Given data
....................

===== src/rtl/cmdlist_pkg.sv =====
package cmdlist_pkg;
  localparam int DW        = 32;
  localparam int QW        = 2 * DW;
  localparam int LEN_W     = 16;
  localparam int IDX_W     = 14;
  localparam int REG_AW    = IDX_W + 2;
  localparam int INCR_BIT  = 31;
  localparam int HOLD_BIT  = 30;
  localparam int IDX_LSB   = 16;

  typedef struct packed {
    logic              incr;
    logic              wait_idle;
    logic [IDX_W-1:0]  idx;
    logic [LEN_W-1:0]  len;
  } grp_hdr_t;

  typedef enum logic [2:0] {
    ST_IDLE,
    ST_FETCH,
    ST_SLOT,
    ST_HOLD,
    ST_EMIT,
    ST_FINISH
  } parse_st_t;
endpackage
### config.mk
export PLATFORM = sky130hd
export DESIGN_NAME = carry_cluster
export DESIGN_NICKNAME = d
export VERILOG_FILES = /design/src/rtl/carry_cluster_pkg.sv /design/src/rtl/cc_cell.sv /design/src/rtl/cc_half.sv /design/src/rtl/carry_cluster.sv
export SDC_FILE = /design/constraint.sdc
export NUM_CORES = 1
export LEC_CHECK = 0
export ABC_AREA = 1
export BUFFER_PORTS_ARGS = -buffer_cell sky130_fd_sc_hd__buf_2
export CAP_MARGIN = 20
export CORE_AREA = 2 2 107 57
export CTS_BUF_LIST = sky130_fd_sc_hd__clkbuf_4 sky130_fd_sc_hd__clkbuf_8
export DETAILED_ROUTE_END_ITERATION = 8
export DIE_AREA = 0 0 109 59
export GPL_ROUTABILITY_DRIVEN = 0
export SETUP_SLACK_MARGIN = 0.3
export SYNTH_ARGS = -nofsm -noshare
export SYNTH_HDL_FRONTEND = slang
export SYNTH_HIERARCHICAL = 1
export SYNTH_SLANG_ARGS = --single-unit
### constraint.sdc
create_clock -name clk -period 0.8 [get_ports clk]
set_input_delay 0.12 -clock clk [delete_from_list [all_inputs] [get_ports clk]]
set_output_delay 0.12 -clock clk [all_outputs]
set_load 0.05 [all_outputs]
### src/rtl/carry_cluster_pkg.sv
package carry_cluster_pkg;
   typedef enum logic {
      BYP_TOP = 1'b0,
      BYP_BOT = 1'b1
   } byp_half_e;

   localparam int unsigned CC_CELLS_PER_HALF = 5;
   localparam int unsigned CC_BITS_PER_CELL  = 2;
endpackage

....................

What the task requires
Each entry above is to be copied out exactly.

Answer box
===== src/rtl/cmdlist_pkg.sv =====
package cmdlist_pkg;
  localparam int DW        = 32;
  localparam int QW        = 2 * DW;
  localparam int LEN_W     = 16;
  localparam int IDX_W     = 14;
  localparam int REG_AW    = IDX_W + 2;
  localparam int INCR_BIT  = 31;
  localparam int HOLD_BIT  = 30;
  localparam int IDX_LSB   = 16;

  typedef struct packed {
    logic              incr;
    logic              wait_idle;
    logic [IDX_W-1:0]  idx;
    logic [LEN_W-1:0]  len;
  } grp_hdr_t;

  typedef enum logic [2:0] {
    ST_IDLE,
    ST_FETCH,
    ST_SLOT,
    ST_HOLD,
    ST_EMIT,
    ST_FINISH
  } parse_st_t;
endpackage
### config.mk
export PLATFORM = sky130hd
export DESIGN_NAME = carry_cluster
export DESIGN_NICKNAME = d
export VERILOG_FILES = /design/src/rtl/carry_cluster_pkg.sv /design/src/rtl/cc_cell.sv /design/src/rtl/cc_half.sv /design/src/rtl/carry_cluster.sv
export SDC_FILE = /design/constraint.sdc
export NUM_CORES = 1
export LEC_CHECK = 0
export ABC_AREA = 1
export BUFFER_PORTS_ARGS = -buffer_cell sky130_fd_sc_hd__buf_2
export CAP_MARGIN = 20
export CORE_AREA = 2 2 107 57
export CTS_BUF_LIST = sky130_fd_sc_hd__clkbuf_4 sky130_fd_sc_hd__clkbuf_8
export DETAILED_ROUTE_END_ITERATION = 8
export DIE_AREA = 0 0 109 59
export GPL_ROUTABILITY_DRIVEN = 0
export SETUP_SLACK_MARGIN = 0.3
export SYNTH_ARGS = -nofsm -noshare
export SYNTH_HDL_FRONTEND = slang
export SYNTH_HIERARCHICAL = 1
export SYNTH_SLANG_ARGS = --single-unit
### constraint.sdc
create_clock -name clk -period 0.8 [get_ports clk]
set_input_delay 0.12 -clock clk [delete_from_list [all_inputs] [get_ports clk]]
set_output_delay 0.12 -clock clk [all_outputs]
set_load 0.05 [all_outputs]
### src/rtl/carry_cluster_pkg.sv
package carry_cluster_pkg;
   typedef enum logic {
      BYP_TOP = 1'b0,
      BYP_BOT = 1'b1
   } byp_half_e;

   localparam int unsigned CC_CELLS_PER_HALF = 5;
   localparam int unsigned CC_BITS_PER_CELL  = 2;
endpackage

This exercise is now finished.